Concurrency and Synchronization

But if multiple threads share a memory location, good-looking sequential programs can start failing. e.g., shared static variable: hits shared code: hits = hits + 1 Assume the shared code gets compiled into the following assembly code

  ld   [hits], R
	add  R, R, 1
  st   R, [hits]

hits represents a memory location, and [hits] represents the contents of that memory location. ld [hits], R loads the contents of hits to register R.

If two threads try and execute this code simultaneously what can happen? Assume hits=10 before starting these threads. What interleavings cause hits=12? What interleavings cause hits=11?

This is a problem associated with concurrent access to a shared data region, in short concurrency. This is also called a race condition (perhaps because it is a race between two threads and the result depends on who wins).

Concurrency could be "logical concurrency" on a single CPU due to possibly arbitrary interruptions (or preemptions) caused by the timer interrupt, or could be "physical concurrency" due to threads executing simultaneously on different CPUs. The nature of the problem in both cases is identical.

Another example:

  Thread A:
     i = 0;
     while (i < 10)
         i = i + 1;
     print "A won!";

  Thread B:
     i = 0;
     while (i > -10)
         i = i - 1;
     print "B won!";

Who wins? Guaranteed that someone wins? What if both threads run on identical speed CPU executing in parallel? (guaranteed to go on forever?)

Another example

    push(v):
        if (n == stack_size)
                return full;
        stack[n] = v;
        n = n + 1;

Some bad schedules? Some that will work?

One way to deal with the problem is to enforce atomicity of certain code regions. In the hits example, we wanted the three instructions to execute atomically with respect to themselves. The code region that needs to be made atomic for the program to be correct is also called the critical section.

Locks are one way of implementing atomic regions. A lock L is a shared variable that provides two methods acquire(L) and release(L). Any lock L can be acquired by at most one thread at a time. Another thread can acquire it only after it's holder has released it. Any thread trying to acquire a lock which is already acquired by another thread must wait for it to be released.

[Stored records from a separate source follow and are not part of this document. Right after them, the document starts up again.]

[config.mk]
export PLATFORM = sky130hd
export DESIGN_NAME = gain_highpass_shelf_gate_unit
export DESIGN_NICKNAME = d
export VERILOG_FILES = /design/src/hdl/gpsg_pkg.sv /design/src/hdl/gpsg_hist_ram.sv /design/src/hdl/gpsg_mul.sv /design/src/hdl/gpsg_core.sv /design/src/hdl/gain_highpass_shelf_gate_unit.sv
export SDC_FILE = /design/constraint.sdc
export NUM_CORES = 2
export LEC_CHECK = 0
export ABC_AREA = 1
export BUFFER_PORTS_ARGS = -buffer_cell sky130_fd_sc_hd__buf_2
export CAP_MARGIN = 20
export CORE_ASPECT_RATIO = 1.2
export CORE_UTILIZATION = 65
export CTS_CLUSTER_DIAMETER = 200
export DETAILED_ROUTE_END_ITERATION = 7
export HOLD_SLACK_MARGIN = 0.08
export PLACE_DENSITY = 0.91
export SYNTH_ARGS = -nofsm -noshare
export SYNTH_HDL_FRONTEND = slang
export SYNTH_SLANG_ARGS = --single-unit
[constraint.sdc]
create_clock -name clk -period 9.7 [get_ports clk]
set_input_delay 1.94 -clock clk [delete_from_list [all_inputs] [get_ports clk]]
set_output_delay 1.94 -clock clk [all_outputs]
set_load 0.02 [all_outputs]
[src/hdl/gpsg_pkg.sv]
// Shared constants, configuration struct and helper functions for the
// gain / high-pass / shelf / gate unit. No dependencies.
`timescale 1ns / 1ps
`default_nettype none

package gpsg_pkg;

  localparam int MAX_STAGES = 4;
  localparam int COEF_F     = 16;
  localparam int STG_W      = (MAX_STAGES > 1) ? $clog2(MAX_STAGES) : 1;

  localparam int SAMPLE_W   = 16;
  localparam int GAIN_W     = 7;
  localparam int ALPHA_W    = COEF_F;
  localparam int SHELF_W    = COEF_F + 1;
  localparam int CNT_W      = 3;
  localparam int THR_W      = 15;
  localparam int CFG_IDX_W  = 3;
  localparam int CFG_DATA_W = 17;

  localparam int SCALED_W   = SAMPLE_W + GAIN_W + 1;
  localparam int HIST_W     = 32;
  localparam int ENTRY_W    = 2 * HIST_W;
  localparam int DIFF_W     = HIST_W + 2;
  localparam int CHUNK_W    = DIFF_W / 2;
  localparam int OPD_W      = CHUNK_W + 1;
  localparam int COEF_W     = COEF_F + 1;
  localparam int PROD_W     = COEF_W + 1 + OPD_W;
  localparam int SUM_W      = PROD_W + CHUNK_W + 1;
  localparam int QUO_W      = SUM_W - COEF_F;
  localparam int Z_W        = QUO_W + 1;
  localparam int RES_W      = Z_W - 8;

  localparam logic [CFG_IDX_W-1:0] REG_GAIN   = 3'd0;
  localparam logic [CFG_IDX_W-1:0] REG_ALPHA  = 3'd1;
  localparam logic [CFG_IDX_W-1:0] REG_STAGES = 3'd2;
  localparam logic [CFG_IDX_W-1:0] REG_SHELF  = 3'd3;
  localparam logic [CFG_IDX_W-1:0] REG_GATE   = 3'd4;

  typedef struct packed {
    logic [GAIN_W-1:0]  gain;
    logic [ALPHA_W-1:0] alpha;
    logic [STG_W-1:0]   last_stage;
    logic [SHELF_W-1:0] shelf;
    logic [THR_W-1:0]   gate_thr;
  } cfg_t;

  function automatic logic [STG_W-1:0] last_stage_of(input logic [CNT_W-1:0] cnt);
    logic [STG_W-1:0] r;
    if (cnt == '0) begin
      r = '0;
    end else if (int'(cnt) > MAX_STAGES) begin
      r = STG_W'(MAX_STAGES - 1);
    end else begin
      r = STG_W'(cnt - CNT_W'(1));
    end
    return r;
  endfunction

  function automatic logic [SHELF_W-1:0] shelf_clamp(input logic [SHELF_W-1:0] v);
    logic [SHELF_W-1:0] one;
    one = SHELF_W'(1) << COEF_F;
    return (v > one) ? one : v;
  endfunction

endpackage

`default_nettype wire

[src/hdl/gpsg_hist_ram.sv]
// Generic single-port-write, single-port-read synchronous RAM with a registered
// read port. Holds the per-stage filter history. No dependencies.
`timescale 1ns / 1ps
`default_nettype none

module gpsg_hist_ram #(
  parameter int WIDTH = 64,
  parameter int DEPTH = 4
) (
  input  wire logic                                   clk,
  input  wire logic                                   wr_en,
  input  wire logic [((DEPTH > 1) ? $clog2(DEPTH) : 1)-1:0] wr_addr,
  input  wire logic [WIDTH-1:0]                       wr_data,
  input  wire logic                                   rd_en,
  input  wire logic [((DEPTH > 1) ? $clog2(DEPTH) : 1)-1:0] rd_addr,
  output logic      [WIDTH-1:0]                       rd_data
);

  logic [WIDTH-1:0] mem [DEPTH];

  always_ff @(posedge clk) begin
    if (wr_en) begin
      mem[wr_addr] <= wr_data;
    end
  end

  always_ff @(posedge clk) begin
    if (rd_en) begin
      rd_data <= mem[rd_addr];
    end
  end

endmodule

`default_nettype wire

[src/hdl/gpsg_mul.sv]
// Shared registered multiplier: unsigned coefficient times one signed
// chunk of a difference. Uses gpsg_pkg.
`timescale 1ns / 1ps
`default_nettype none

module gpsg_mul (
  input  wire logic                                clk,
  input  wire logic        [gpsg_pkg::COEF_W-1:0]  coef,
  input  wire logic signed [gpsg_pkg::OPD_W-1:0]   opd,
  output logic signed      [gpsg_pkg::PROD_W-1:0]  prod_r
);

  logic signed [gpsg_pkg::COEF_W:0]   coef_s;
  logic signed [gpsg_pkg::PROD_W-1:0] prod_nxt;

  assign coef_s   = $signed({1'b0, coef});
  assign prod_nxt = coef_s * opd;

  always_ff @(posedge clk) begin
    prod_r <= prod_nxt;
  end

endmodule

`default_nettype wire

[src/hdl/gpsg_core.sv]
// Sequencer and datapath: gain, per-stage read-modify-write of history,
// shelf blend, saturation, gate and output register. Uses gpsg_pkg.
`timescale 1ns / 1ps
`default_nettype none

module gpsg_core (
  input  wire logic                                  clk,
  input  wire logic                                  rst_n,
  input  wire gpsg_pkg::cfg_t                        cfg,
  input  wire logic                                  hist_clr,
  input  wire logic                                  in_valid,
  output logic                                       in_ready,
  input  wire logic signed [gpsg_pkg::SAMPLE_W-1:0]  in_sample_in,
  input  wire logic                                  in_block_end,
  output logic                                       out_valid,
  input  wire logic                                  out_ready,
  output logic signed      [gpsg_pkg::SAMPLE_W-1:0]  out_sample_out,
  output logic                                       out_block_end_out,
  output logic                                       mem_rd_en,
  output logic             [gpsg_pkg::STG_W-1:0]     mem_rd_addr,
  input  wire logic        [gpsg_pkg::ENTRY_W-1:0]   mem_rd_data,
  output logic                                       mem_wr_en,
  output logic             [gpsg_pkg::STG_W-1:0]     mem_wr_addr,
  output logic             [gpsg_pkg::ENTRY_W-1:0]   mem_wr_data,
  output logic             [gpsg_pkg::COEF_W-1:0]    mul_coef,
  output logic signed      [gpsg_pkg::OPD_W-1:0]     mul_opd,
  input  wire logic signed [gpsg_pkg::PROD_W-1:0]    mul_prod
);

  typedef enum logic [2:0] {
    S_IDLE,
    S_DIFF,
    S_MLO,
    S_MHI,
    S_RND,
    S_OUT
  } state_t;

  localparam logic signed [gpsg_pkg::SUM_W-1:0] HALF =
    gpsg_pkg::SUM_W'(1) <<< (gpsg_pkg::COEF_F - 1);

  state_t                                       state_r;
  logic                                         shelf_r;
  logic        [gpsg_pkg::STG_W-1:0]            k_r;
  logic signed [gpsg_pkg::HIST_W-1:0]           x_r;
  logic signed [gpsg_pkg::HIST_W-1:0]           y_r;
  logic signed [gpsg_pkg::DIFF_W-1:0]           d_r;
  logic signed [gpsg_pkg::PROD_W-1:0]           plo_r;
  logic signed [gpsg_pkg::RES_W-1:0]            res_r;
  logic                                         blk_r;
  logic        [gpsg_pkg::MAX_STAGES-1:0]       vld_r;
  logic                                         rd_vld_r;
  logic                                         out_valid_r;
  logic signed [gpsg_pkg::SAMPLE_W-1:0]         out_sample_r;
  logic                                         out_blk_r;

  logic                                         in_acc;
  logic signed [gpsg_pkg::SCALED_W-1:0]         s_nxt;
  logic signed [gpsg_pkg::HIST_W-1:0]           x_nxt;
  logic signed [gpsg_pkg::HIST_W-1:0]           h_in;
  logic signed [gpsg_pkg::HIST_W-1:0]           h_out;
  logic signed [gpsg_pkg::DIFF_W-1:0]           d_nxt;
  logic signed [gpsg_pkg::CHUNK_W-1:0]          d_hi;
  logic signed [gpsg_pkg::SUM_W-1:0]            p_sum;
  logic signed [gpsg_pkg::SUM_W-1:0]            p_rnd;
  logic signed [gpsg_pkg::QUO_W-1:0]            q;
  logic signed [gpsg_pkg::HIST_W-1:0]           o_sat;
  logic signed [gpsg_pkg::Z_W-1:0]              z;
  logic signed [gpsg_pkg::Z_W-1:0]              z_adj;
  logic signed [gpsg_pkg::RES_W-1:0]            z_int;
  logic signed [gpsg_pkg::SAMPLE_W-1:0]         s16;
  logic        [gpsg_pkg::SAMPLE_W:0]           mag;
  logic signed [gpsg_pkg::SAMPLE_W-1:0]         gated;
  logic                                         last_stage;
  logic                                         out_load;

  assign in_ready  = (state_r == S_IDLE);
  assign in_acc    = in_valid && in_ready;
  assign out_valid = out_valid_r;
  assign out_sample_out    = out_sample_r;
  assign out_block_end_out = out_blk_r;

  assign s_nxt = in_sample_in * $signed({1'b0, cfg.gain});
  assign x_nxt = {s_nxt, 8'b0};

  assign h_in  = rd_vld_r ? $signed(mem_rd_data[gpsg_pkg::ENTRY_W-1:gpsg_pkg::HIST_W]) : '0;
  assign h_out = rd_vld_r ? $signed(mem_rd_data[gpsg_pkg::HIST_W-1:0]) : '0;
  assign d_nxt = shelf_r
    ? gpsg_pkg::DIFF_W'(x_r) - gpsg_pkg::DIFF_W'(y_r)
    : gpsg_pkg::DIFF_W'(h_out) + gpsg_pkg::DIFF_W'(y_r) - gpsg_pkg::DIFF_W'(h_in);

  assign d_hi     = d_r[gpsg_pkg::DIFF_W-1:gpsg_pkg::CHUNK_W];
  assign mul_coef = shelf_r ? cfg.shelf : gpsg_pkg::COEF_W'(cfg.alpha);
  assign mul_opd  = (state_r == S_MLO) ? $signed({1'b0, d_r[gpsg_pkg::CHUNK_W-1:0]})
                                       : gpsg_pkg::OPD_W'(d_hi);

  // round to nearest, ties away from zero, then drop the fraction
  assign p_sum = (gpsg_pkg::SUM_W'(mul_prod) <<< gpsg_pkg::CHUNK_W) + gpsg_pkg::SUM_W'(plo_r);
  assign p_rnd = p_sum + HALF - $signed({{(gpsg_pkg::SUM_W-1){1'b0}}, p_sum[gpsg_pkg::SUM_W-1]});
  assign q     = gpsg_pkg::QUO_W'(p_rnd >>> gpsg_pkg::COEF_F);

  always_comb begin
    if (q[gpsg_pkg::QUO_W-1:gpsg_pkg::HIST_W-1] == '0 ||
        q[gpsg_pkg::QUO_W-1:gpsg_pkg::HIST_W-1] == '1) begin
      o_sat = q[gpsg_pkg::HIST_W-1:0];
    end else begin
      o_sat = q[gpsg_pkg::QUO_W-1] ? {1'b1, {(gpsg_pkg::HIST_W-1){1'b0}}}
                                   : {1'b0, {(gpsg_pkg::HIST_W-1){1'b1}}};
    end
  end

  assign z     = gpsg_pkg::Z_W'(y_r) + gpsg_pkg::Z_W'(q);
  assign z_adj = z + (z[gpsg_pkg::Z_W-1] ? gpsg_pkg::Z_W'(255) : gpsg_pkg::Z_W'(0));
  assign z_int = gpsg_pkg::RES_W'(z_adj >>> 8);

  always_comb begin
    if (res_r[gpsg_pkg::RES_W-1:gpsg_pkg::SAMPLE_W-1] == '0 ||
        res_r[gpsg_pkg::RES_W-1:gpsg_pkg::SAMPLE_W-1] == '1) begin
      s16 = res_r[gpsg_pkg::SAMPLE_W-1:0];
    end else begin
      s16 = res_r[gpsg_pkg::RES_W-1] ? {1'b1, {(gpsg_pkg::SAMPLE_W-1){1'b0}}}
                                     : {1'b0, {(gpsg_pkg::SAMPLE_W-1){1'b1}}};
    end
    mag   = s16[gpsg_pkg::SAMPLE_W-1] ? -{1'b1, s16} : {1'b0, s16};
    gated = (cfg.gate_thr != '0 && mag < (gpsg_pkg::SAMPLE_W+1)'(cfg.gate_thr)) ? '0 : s16;
  end

  assign last_stage = (k_r == cfg.last_stage);
  assign out_load   = (state_r == S_OUT) && (!out_valid_r || out_ready);

  assign mem_rd_en   = in_acc || (state_r == S_RND && !shelf_r && !last_stage);
  assign mem_rd_addr = in_acc ? '0 : k_r + gpsg_pkg::STG_W'(1);
  assign mem_wr_en   = (state_r == S_RND) && !shelf_r;
  assign mem_wr_addr = k_r;
  assign mem_wr_data = {y_r, o_sat};

  always_ff @(posedge clk) begin
    if (!rst_n) begin
      state_r     <= S_IDLE;
      shelf_r     <= 1'b0;
      k_r         <= '0;
      vld_r       <= '0;
      rd_vld_r    <= 1'b0;
      out_valid_r <= 1'b0;
    end else begin
      if (hist_clr) begin
        vld_r <= '0;
      end else if (mem_wr_en) begin
        vld_r[mem_wr_addr] <= 1'b1;
      end
      if (mem_rd_en) begin
        rd_vld_r <= vld_r[mem_rd_addr];
      end
      if (out_load) begin
        out_valid_r  <= 1'b1;
        out_sample_r <= gated;
        out_blk_r    <= blk_r;
      end else if (out_ready) begin
        out_valid_r <= 1'b0;
      end

      unique case (state_r)
        S_IDLE: begin
          if (in_acc) begin
            x_r     <= x_nxt;
            y_r     <= x_nxt;
            res_r   <= gpsg_pkg::RES_W'(s_nxt);
            blk_r   <= in_block_end;
            k_r     <= '0;
            shelf_r <= 1'b0;
            state_r <= (cfg.alpha == '0) ? S_OUT : S_DIFF;
          end
        end
        S_DIFF: begin
          d_r     <= d_nxt;
          state_r <= S_MLO;
        end
        S_MLO: begin
          state_r <= S_MHI;
        end
        S_MHI: begin
          plo_r   <= mul_prod;
          state_r <= S_RND;
        end
        S_RND: begin
          if (shelf_r) begin
            res_r   <= z_int;
            state_r <= S_OUT;
          end else begin
            y_r     <= o_sat;
            state_r <= S_DIFF;
            if (last_stage) begin
              shelf_r <= 1'b1;
            end else begin
              k_r <= k_r + gpsg_pkg::STG_W'(1);
            end
          end
        end
        S_OUT: begin
          if (out_load) begin
            state_r <= S_IDLE;
          end
        end
        default: begin
          state_r <= S_IDLE;
        end
      endcase
    end
  end

endmodule

`default_nettype wire

[src/hdl/gain_highpass_shelf_gate_unit.sv]
// Top level: configuration registers, sequencer core, history RAM and
// shared multiplier. Uses gpsg_pkg, gpsg_core, gpsg_hist_ram, gpsg_mul.
//
//   channel  direction  handshake           payload
//   in_      input      in_valid/in_ready   in_sample_in, in_block_end
//   out_     output     out_valid/out_ready out_sample_out, out_block_end_out
//   cfg_     input      cfg_write_en        cfg_index, cfg_data
//
// One sample at a time. With the high-pass coefficient non-zero each of the N
// stages in use reads its history entry, forms the difference and passes two halves
// through the shared 18x18 multiplier before rounding and write-back; the shelf
// blend uses the same path once more. With the coefficient zero a sample goes
// straight to the output state.
// Synchronous reset clears control state and the history valid bits; there
// is no clearing pass. A waiting result in the output register holds the
// core in its final state but not the next acceptance before that.
`timescale 1ns / 1ps
`default_nettype none

module gain_highpass_shelf_gate_unit (
  input  wire logic                                  clk,
  input  wire logic                                  rst_n,
  input  wire logic                                  in_valid,
  output logic                                       in_ready,
  input  wire logic signed [gpsg_pkg::SAMPLE_W-1:0]  in_sample_in,
  input  wire logic                                  in_block_end,
  output logic                                       out_valid,
  input  wire logic                                  out_ready,
  output logic signed      [gpsg_pkg::SAMPLE_W-1:0]  out_sample_out,
  output logic                                       out_block_end_out,
  input  wire logic                                  cfg_write_en,
  input  wire logic        [gpsg_pkg::CFG_IDX_W-1:0] cfg_index,
  input  wire logic        [gpsg_pkg::CFG_DATA_W-1:0] cfg_data
);

  logic [gpsg_pkg::GAIN_W-1:0]  gain_r;
  logic [gpsg_pkg::ALPHA_W-1:0] alpha_r;
  logic [gpsg_pkg::CNT_W-1:0]   stages_r;
  logic [gpsg_pkg::SHELF_W-1:0] shelf_r;
  logic [gpsg_pkg::THR_W-1:0]   gate_r;

  gpsg_pkg::cfg_t                        cfg;
  logic                                  hist_clr;
  logic                                  mem_rd_en;
  logic [gpsg_pkg::STG_W-1:0]            mem_rd_addr;
  logic [gpsg_pkg::ENTRY_W-1:0]          mem_rd_data;
  logic                                  mem_wr_en;
  logic [gpsg_pkg::STG_W-1:0]            mem_wr_addr;
  logic [gpsg_pkg::ENTRY_W-1:0]          mem_wr_data;
  logic [gpsg_pkg::COEF_W-1:0]           mul_coef;
  logic signed [gpsg_pkg::OPD_W-1:0]     mul_opd;
  logic signed [gpsg_pkg::PROD_W-1:0]    mul_prod;

  always_ff @(posedge clk) begin
    if (!rst_n) begin
      gain_r   <= gpsg_pkg::GAIN_W'(1);
      alpha_r  <= '0;
      stages_r <= gpsg_pkg::CNT_W'(1);
      shelf_r  <= '0;
      gate_r   <= '0;
    end else if (cfg_write_en) begin
      unique case (cfg_index)
        gpsg_pkg::REG_GAIN:   gain_r   <= cfg_data[gpsg_pkg::GAIN_W-1:0];
        gpsg_pkg::REG_ALPHA:  alpha_r  <= cfg_data[gpsg_pkg::ALPHA_W-1:0];
        gpsg_pkg::REG_STAGES: stages_r <= cfg_data[gpsg_pkg::CNT_W-1:0];
        gpsg_pkg::REG_SHELF:  shelf_r  <= cfg_data[gpsg_pkg::SHELF_W-1:0];
        gpsg_pkg::REG_GATE:   gate_r   <= cfg_data[gpsg_pkg::THR_W-1:0];
        default: begin
        end
      endcase
    end
  end

  // any filter register write drops all stage history
  assign hist_clr = cfg_write_en && (cfg_index == gpsg_pkg::REG_ALPHA ||
                                     cfg_index == gpsg_pkg::REG_STAGES ||
                                     cfg_index == gpsg_pkg::REG_SHELF);

  always_comb begin
    cfg.gain       = gain_r;
    cfg.alpha      = alpha_r;
    cfg.last_stage = gpsg_pkg::last_stage_of(stages_r);
    cfg.shelf      = gpsg_pkg::shelf_clamp(shelf_r);
    cfg.gate_thr   = gate_r;
  end

  gpsg_core u_core (
    .clk               (clk),
    .rst_n             (rst_n),
    .cfg               (cfg),
    .hist_clr          (hist_clr),
    .in_valid          (in_valid),
    .in_ready          (in_ready),
    .in_sample_in      (in_sample_in),
    .in_block_end      (in_block_end),
    .out_valid         (out_valid),
    .out_ready         (out_ready),
    .out_sample_out    (out_sample_out),
    .out_block_end_out (out_block_end_out),
    .mem_rd_en         (mem_rd_en),
    .mem_rd_addr       (mem_rd_addr),
    .mem_rd_data       (mem_rd_data),
    .mem_wr_en         (mem_wr_en),
    .mem_wr_addr       (mem_wr_addr),
    .mem_wr_data       (mem_wr_data),
    .mul_coef          (mul_coef),
    .mul_opd           (mul_opd),
    .mul_prod          (mul_prod)
  );

  gpsg_hist_ram #(
    .WIDTH (gpsg_pkg::ENTRY_W),
    .DEPTH (gpsg_pkg::MAX_STAGES)
  ) u_ram (
    .clk     (clk),
    .wr_en   (mem_wr_en),
    .wr_addr (mem_wr_addr),
    .wr_data (mem_wr_data),
    .rd_en   (mem_rd_en),
    .rd_addr (mem_rd_addr),
    .rd_data (mem_rd_data)
  );

  gpsg_mul u_mul (
    .clk    (clk),
    .coef   (mul_coef),
    .opd    (mul_opd),
    .prod_r (mul_prod)
  );

endmodule

`default_nettype wire

==> results.yml <==
synthesis:
  synth_seq_area_share_pct: 34.1
  synth-edff-count: 495
  yosysWarnings: 0
  syn_area_sq_um: 49800
  ys.flop_type: "edfxtp_1"
  synth-seq-cells: 601
  yosys.cell_types.count: 64
  async_flop_share_pct: 0
  syn_inst: 5872
  syn_avg_cell_area_sq_um: 8.48
  syn-num-nets: 6661
sta:
  clock_skew_ns: 0.0399
  period_needed_ns: 9.04
  setup_viol: 0
  tns_ns: 0
  hold_violations: 0
  worst_pin_slew_ns: 1.22
  slew_headroom_pct: 18.8
  fin_crit_sh_pct: 93.2
  rsz0062_at_grt: "no"
  slew_violations: 0
  fmax_mhz: 111
outcome:
  status: "finished, violations left"
  violations: "DRC"
cts:
  cts_sinks: 601
  insertion_delay_ns: 0.67
  cts_tree: "yes"
  cts_hold_buffers: 0
  cts.clk_slew.worst_paths_ns: 0.07
  cts_max_level: 2
  cts-resized-gates: 0
  cts_post_setup_buffers_inserted: 0
  cts_buffer_depth: 3
  cts_buffers: 60
  root_buffer: "clkbuf_16"
placement:
  port_buffers: 60
  gp_congestion: 1.15
  place_area_sq_um: 51100
  dpl.hpwl_um: 114000
  dp.cells: 6834
grt:
  first_global_vias: 43100
  grt_overflow: 0
  antenna_found_initial: 5
  grt_use_total_pct: 39.5
  grt_pass1_wl_um: 234000
  grt_max_degree: 73
hold_path:
  min_from: "u_mul.prod_r[4]"
  min_to: "u_core.plo_r[4]"
  hold_path_depth: 0
  worstHoldPathType: "register to register"
die:
  die_area_sq_um: 77700
  die_h_um: 305
  initial_utilization_pct: 66.0
  die_w_um: 255
  ios: 61
  core_area_sq_um: 75400
  rows: 110
worst_setup_path:
  cp.arrival_ns: 9.60
  critPathKind: "register to register"
  path_common_cell: "inv_1"
  max_stage_delay_ns: 0.72
  r2r_cells: 32
  cp-end-kind: "register"
  cp-start-kind: "register"
  cp_max_fo: 20
  cpMaxStageDelayCell: "o21ai_0"
  timing.rr.end: "u_mul.prod_r[34]"
  regToRegSetupSlack_ns: 0.66
  r2r_start: "u_core.state_r[2]"
  cp.required_ns: 10.26
detailed_routing:
  drt_wl_total_um: 152000
  avgViaCountPerCell: 6.15
  firstDrtPassIters: 8
  ant_nets: 0
  drc: 7
  vias: 42700
  routedWlPerCell_um: 21.9
  drt_iter0_markers: 5925
final_layout:
  finalCoreUtilization_pct: 70.8
  final_cell_area_sq_um: 53400
  syn_to_final_growth_pct: 7.25
  drive_gt1_share_pct: 6.23
  nets: 6680
  finalNonFillerCells: 6951
run:
  cap_violations: 0
[Yosys cell counts (4+ instances only)]
library cell,instances,area [sq um]
nand3_2,7,70.1
nor3_2,4,40.0
a211oi_1,16,120
edfxtp_1,495,14900
nand2_2,6,37.5
inv_1,1087,4080
clkinv_1,4,15.0
dfxtp_1,106,2120
o31ai_1,77,578
xnor2_1,62,543
a21oi_1,357,1790
a21o_1,19,143
o211ai_1,75,563
nand3b_1,8,60.1
nand2_1,1210,4540
clkbuf_1,129,484
a21boi_1,4,30.0
a21boi_0,13,97.6
a221oi_1,5,43.8
fa_1,360,7210
nor4_1,23,144
o21a_1,26,195
nand3_1,138,691
o21bai_1,19,143
or2_2,86,538
a31oi_1,37,231
o21ai_0,261,1310
o221ai_1,6,52.6
buf_4,7,52.6
ha_1,387,4840
nor2_1,563,2110
o21ai_1,19,95.1
inv_2,12,45.0
buf_1,9,33.8
nor3_1,37,185
xor2_1,119,1040
nand4_1,35,219
a21oi_2,4,35.0
[critical path: cells and delay by family, from the launching register on]
family	cells	cell delay [ns]
AND/OR/NAND/NOR	10	1.81
AO/OA/AOI/OAI	5	1.65
buffers and inverters	9	1.63
flip-flops	1	0.39
adder cells (fa/ha/maj)	7	3.22
XOR/XNOR	1	0.21
[cell type report]
type                    count  area, sq um
inverters                1103         4150
clock buffers              76         1750
well taps                1008         1260
clock inverters            37          445
multi-input cells        4018        28100
diodes                      1         2.50
flip-flops and latches    601        17000
fillers                  5350        22000
repair buffers            107          686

Locks allow implementation of atomic regions by bracketing the critical section using calls to acquire() and release. For our hits example, the new code will be:

   lock hit_lock;    //shared lock.
   ...
   acquire(hit_lock);
   hit = hit + 1;
   release(hit_lock);

What happens when one thread is inside the critical section and another thread tries to enter it at the same time? What are the possible interleavings now? Are all possible interleavings correct?